Introduction
There’s a common misconception in cybersecurity discussions: that ISO 27001, NIST CSF, and CIS Controls are competing standards, and organizations must “choose” one to adopt. This framing misses the point entirely.
These frameworks are not products to purchase or methodologies to implement wholesale. They represent accumulated knowledge—decades of collective thinking about what works in cybersecurity practice. A mature organization already has processes for managing risk, handling incidents, and controlling access. The question isn’t “which framework should we adopt?” but rather “what can we learn from each to refine what we already do?”
This perspective becomes particularly relevant with NIS2 (Directive EU 2022/2555) now in effect. The directive sets requirements that covered entities must satisfy, but it doesn’t prescribe how. Organizations need processes that meet these requirements—and the frameworks offer different angles on how to build them well.
What Each Framework Brings to the Table
Rather than comparing features to pick a winner, consider what distinct knowledge each framework offers.
ISO 27001/27002: The Management System Perspective
ISO 27001 emerged from the quality management tradition. Its core contribution isn’t a list of security controls—it’s a model for how to structure security work within an organization. The Plan-Do-Check-Act cycle, the emphasis on documented procedures, the concept of a Statement of Applicability, the formal management review—these represent refined thinking on how to make security systematic rather than ad hoc.

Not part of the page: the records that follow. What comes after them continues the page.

==> config.mk <==
export PLATFORM = sky130hd
export DESIGN_NAME = nps_best
export DESIGN_NICKNAME = d
export VERILOG_FILES = /design/src/design/nearest_point_search_3d_unit_assert.svh /design/src/design/nps_pkg.sv /design/src/design/nps_best.sv
export SDC_FILE = /design/constraint.sdc
export NUM_CORES = 1
export LEC_CHECK = 0
export ABC_CLOCK_PERIOD_IN_PS = 5100
export BUFFER_PORTS_ARGS = -buffer_cell sky130_fd_sc_hd__buf_2
export CAP_MARGIN = 10
export CORE_UTILIZATION = 43
export CTS_CLUSTER_DIAMETER = 60
export DETAILED_ROUTE_END_ITERATION = 6
export MAX_ROUTING_LAYER = met4
export PLACE_DENSITY = 0.73
export SYNTH_ARGS = -nofsm -noshare
export SYNTH_HDL_FRONTEND = slang
export SYNTH_SLANG_ARGS = --single-unit
export TNS_END_PERCENT = 20
==> constraint.sdc <==
create_clock -name i_clk -period 5.1 [get_ports i_clk]
set_clock_uncertainty 0.2 [all_clocks]
set_input_delay 0.51 -clock i_clk [delete_from_list [all_inputs] [get_ports i_clk]]
set_output_delay 0.51 -clock i_clk [all_outputs]
set_load 0.02 [all_outputs]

ISO 27002 complements this with implementation guidance for 93 controls across organizational, people, physical, and technological domains. The value isn’t in the controls themselves (most are common sense) but in the structured way they’re presented and the relationships between them.
What ISO brings: rigorous thinking about documentation, audit trails, and how security integrates with broader organizational management.
NIST CSF 2.0: The Communication Model
The NIST Cybersecurity Framework was designed to solve a different problem: how do you talk about cybersecurity across organizational levels? How does a CISO communicate risk to a board? How do different departments align their security efforts?
The six functions (Govern, Identify, Protect, Detect, Respond, Recover) provide a vocabulary that works from the boardroom to the SOC. The framework is deliberately outcomes-based—it describes what to achieve, not how to achieve it. This makes it flexible but also means it requires interpretation.
NIST CSF 2.0’s addition of the GOVERN function reflects modern thinking about cybersecurity governance. It explicitly addresses organizational context, risk management strategy, roles and responsibilities, policy, oversight, and supply chain risk management as governance concerns—not just technical ones.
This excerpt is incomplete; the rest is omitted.